Copy word for word, and only, the lines below from the one with "assign busy = st_q.busy;" through the last.

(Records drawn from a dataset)
————————
<file path="src/tcs_pkg.sv">
//
// Notes on behaviour
// - bus master clear or initialize control word starts the quick logic self-test.
// - indicator lit throughout self-test, turned off only on full success.
// - initialize loads the result byte with ff before any subtest.
// - any basic controller subtest failure writes 00 into the result byte.
// - all basic controller subtests passing writes ff into the result byte.
// - bus self-test failure clears result bits 4 to 7 as one group.
// - adapter tests clear result bit n for each active failing port n.
// - after both tests, indicator off if result is ff, else stays on.
// - function code 04 returns firmware revision low byte, go code high byte.
// - function code 0a returns result byte low, memory module address high.
// - write to drive without permit ring is inhibited and flagged in status word 1 bit 11.
// - detected errors stay held in status registers until the host reads them.
//
package tcs_pkg;

  // ----------------------------------------
  // constants
  // ----------------------------------------
  localparam logic [7:0] TCS_RESULT_RESET = 8'hff;
  localparam logic [7:0] TCS_RESULT_PASS = 8'hff;
  localparam logic [7:0] TCS_RESULT_BASIC_FAIL = 8'h00;
  localparam logic [7:0] TCS_BUS_FAIL_MASK = 8'hf0;
  localparam logic [5:0] TCS_FC_REVISION = 6'h04;
  localparam logic [5:0] TCS_FC_RESULT = 6'h0a;
  localparam int TCS_WPROT_BIT = 11;
  localparam int TCS_NPORTS = 4;
  localparam int TCS_BASIC_STEPS = 4;
  localparam logic [2:0] TCS_STEP_LAST = 3'h3;

  // ----------------------------------------
  // types
  // ----------------------------------------
  typedef enum logic [2:0] {
    TCS_IDLE,
    TCS_BASIC,
    TCS_BUS,
    TCS_WAIT_FC,
    TCS_ADAPTER,
    TCS_DONE
  } tcs_state_type;

  typedef struct packed {
    logic [5:0] code;
    logic valid;
  } tcs_fc_type;

  typedef struct packed {
    logic [15:0] data;
    logic valid;
  } tcs_reply_type;

endpackage

</file>
<file path="src/tcs_reply.sv">
`timescale 1ns/1ps
module tcs_reply (
  input wire logic clk,
  input wire logic arst_n,
  input tcs_pkg::tcs_fc_type fc,
  input wire logic [7:0] result,
  input wire logic [7:0] fw_revision,
  input wire logic [7:0] go_code,
  input wire logic [7:0] mem_module_addr,
  output tcs_pkg::tcs_reply_type reply
);
  import tcs_pkg::*;

  typedef struct packed {
    tcs_reply_type r;
  } tcs_reply_state_type;

  tcs_reply_state_type st_q;
  tcs_reply_state_type st_d;

  // ----------------------------------------
  // diagnostic function code answers
  // ----------------------------------------
  always_comb begin
    st_d = st_q;
    st_d.r.valid = 1'b0;
    if (fc.valid) begin
      if (fc.code == TCS_FC_REVISION) begin
        st_d.r.data = {go_code, fw_revision};
        st_d.r.valid = 1'b1;
      end else if (fc.code == TCS_FC_RESULT) begin
        st_d.r.data = {mem_module_addr, result};
        st_d.r.valid = 1'b1;
      end
    end
  end

  always_ff @(posedge clk or negedge arst_n) begin
    if (!arst_n) begin
      st_q <= '0;
    end else begin
      st_q <= st_d;
    end
  end

  assign reply = st_q.r;
endmodule

</file>
<file path="src/tcs_selftest.sv">
`timescale 1ns/1ps
module tcs_selftest (
  input wire logic clk,
  input wire logic arst_n,
  input wire logic master_clear,
  input wire logic init_cmd,
  input wire logic [3:0] basic_fail,
  input wire logic bus_test_fail,
  input wire logic [3:0] port_active,
  input wire logic [3:0] port_fail,
  input tcs_pkg::tcs_fc_type fc,
  input wire logic [7:0] fw_revision,
  input wire logic [7:0] go_code,
  input wire logic [7:0] mem_module_addr,
  input wire logic write_cmd,
  input wire logic permit_ring,
  input wire logic status1_read,
  output tcs_pkg::tcs_reply_type reply,
  output logic [7:0] selftest_result_byte,
  output logic led_on,
  output logic busy,
  output logic write_go,
  output logic [15:0] status_word1
);
  import tcs_pkg::*;

  typedef struct packed {
    tcs_state_type state;
    logic [2:0] step;
    logic [3:0] port;
    logic [7:0] result;
    logic led;
    logic busy;
    logic write_go;
    logic [15:0] status1;
    logic mclr_prev;
  } tcs_top_state_type;

  tcs_top_state_type st_q;
  tcs_top_state_type st_d;
  logic mclr_s;
  logic start;
  logic [7:0] port_mask;

  // ----------------------------------------
  // pin samplers
  // ----------------------------------------
  tcs_sync u_mclr_sync (
    .clk(clk),
    .arst_n(arst_n),
    .din(master_clear),
    .dout(mclr_s)
  );

  assign start = (mclr_s && !st_q.mclr_prev) || init_cmd;

  // ----------------------------------------
  // port bit map, bit 0 is the msb of the byte
  // ----------------------------------------
  always_comb begin
    port_mask = 8'hff;
    for (int i = 0; i < TCS_NPORTS; i++) begin
      if (st_q.port[i] && port_active[i] && port_fail[i]) begin
        port_mask[7 - i] = 1'b0;
      end
    end
  end

  // ----------------------------------------
  // self-test sequencer and status
  // ----------------------------------------
  always_comb begin
    st_d = st_q;
    st_d.write_go = 1'b0;
    st_d.mclr_prev = mclr_s;
    case (st_q.state)
      TCS_IDLE: begin
      end
      TCS_BASIC: begin
        if (basic_fail[st_q.step[1:0]]) begin
          st_d.result = TCS_RESULT_BASIC_FAIL;
          st_d.state = TCS_DONE;
        end else if (st_q.step == TCS_STEP_LAST) begin
          st_d.result = TCS_RESULT_PASS;
          st_d.state = TCS_BUS;
        end else begin
          st_d.step = st_q.step + 3'h1;
        end
      end
      TCS_BUS: begin
        if (bus_test_fail) begin
          st_d.result = st_q.result & TCS_BUS_FAIL_MASK;
        end
        st_d.state = TCS_WAIT_FC;
      end
      TCS_WAIT_FC: begin
        st_d.port = 4'h1;
        st_d.state = TCS_ADAPTER;
      end
      TCS_ADAPTER: begin
        st_d.result = st_q.result & port_mask;
        st_d.port = {st_q.port[2:0], 1'b0};
        if (st_q.port[TCS_NPORTS - 1]) begin
          st_d.state = TCS_DONE;
        end
      end
      TCS_DONE: begin
        st_d.led = (st_q.result != TCS_RESULT_PASS);
        st_d.busy = 1'b0;
        st_d.state = TCS_IDLE;
      end
      default: begin
        st_d.state = TCS_IDLE;
      end
    endcase
    if (start) begin
      st_d.state = TCS_BASIC;
      st_d.step = 3'h0;
      st_d.port = 4'h0;
      st_d.result = TCS_RESULT_RESET;
      st_d.led = 1'b1;
      st_d.busy = 1'b1;
    end
    if (status1_read) begin
      st_d.status1[TCS_WPROT_BIT] = 1'b0;
    end
    if (write_cmd) begin
      if (!permit_ring) begin
        st_d.status1[TCS_WPROT_BIT] = 1'b1;
      end else begin
        st_d.write_go = 1'b1;
      end
    end
  end

  always_ff @(posedge clk or negedge arst_n) begin
    if (!arst_n) begin
      st_q.state <= TCS_IDLE;
      st_q.step <= 3'h0;
      st_q.port <= 4'h0;
      st_q.result <= TCS_RESULT_RESET;
      st_q.led <= 1'b0;
      st_q.busy <= 1'b0;
      st_q.write_go <= 1'b0;
      st_q.status1 <= 16'h0000;
      st_q.mclr_prev <= 1'b0;
    end else begin
      st_q <= st_d;
    end
  end

  // ----------------------------------------
  // diagnostic replies
  // ----------------------------------------
  tcs_reply u_reply (
    .clk(clk),
    .arst_n(arst_n),
    .fc(fc),
    .result(st_q.result),
    .fw_revision(fw_revision),
    .go_code(go_code),
    .mem_module_addr(mem_module_addr),
    .reply(reply)
  );

  assign selftest_result_byte = st_q.result;
  assign led_on = st_q.led;
  assign busy = st_q.busy;
  assign write_go = st_q.write_go;
  assign status_word1 = st_q.status1;
endmodule

</file>
<file path="src/tcs_sync.sv">
`timescale 1ns/1ps
module tcs_sync (
  input wire logic clk,
  input wire logic arst_n,
  input wire logic din,
  output logic dout
);
  import tcs_pkg::*;

  typedef struct packed {
    logic s1;
    logic s2;
    logic s3;
    logic out;
  } tcs_sync_state_type;

  tcs_sync_state_type st_q;
  tcs_sync_state_type st_d;

  // ----------------------------------------
  // three stage sampler, change taken once stages 2 and 3 agree
  // ----------------------------------------
  always_comb begin
    st_d = st_q;
    st_d.s1 = din;
    st_d.s2 = st_q.s1;
    st_d.s3 = st_q.s2;
    if (st_q.s2 == st_q.s3) begin
      st_d.out = st_q.s3;
    end
  end

  always_ff @(posedge clk or negedge arst_n) begin
    if (!arst_n) begin
      st_q <= '0;
    end else begin
      st_q <= st_d;
    end
  end

  assign dout = st_q.out;
endmodule
</file>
————————
- _EXERCISE RESPONSE_:
  assign busy = st_q.busy;
  assign write_go = st_q.write_go;
  assign status_word1 = st_q.status1;
endmodule

</file>
<file path="src/tcs_sync.sv">
`timescale 1ns/1ps
module tcs_sync (
  input wire logic clk,
  input wire logic arst_n,
  input wire logic din,
  output logic dout
);
  import tcs_pkg::*;

  typedef struct packed {
    logic s1;
    logic s2;
    logic s3;
    logic out;
  } tcs_sync_state_type;

  tcs_sync_state_type st_q;
  tcs_sync_state_type st_d;

  // ----------------------------------------
  // three stage sampler, change taken once stages 2 and 3 agree
  // ----------------------------------------
  always_comb begin
    st_d = st_q;
    st_d.s1 = din;
    st_d.s2 = st_q.s1;
    st_d.s3 = st_q.s2;
    if (st_q.s2 == st_q.s3) begin
      st_d.out = st_q.s3;
    end
  end

  always_ff @(posedge clk or negedge arst_n) begin
    if (!arst_n) begin
      st_q <= '0;
    end else begin
      st_q <= st_d;
    end
  end

  assign dout = st_q.out;
endmodule
</file>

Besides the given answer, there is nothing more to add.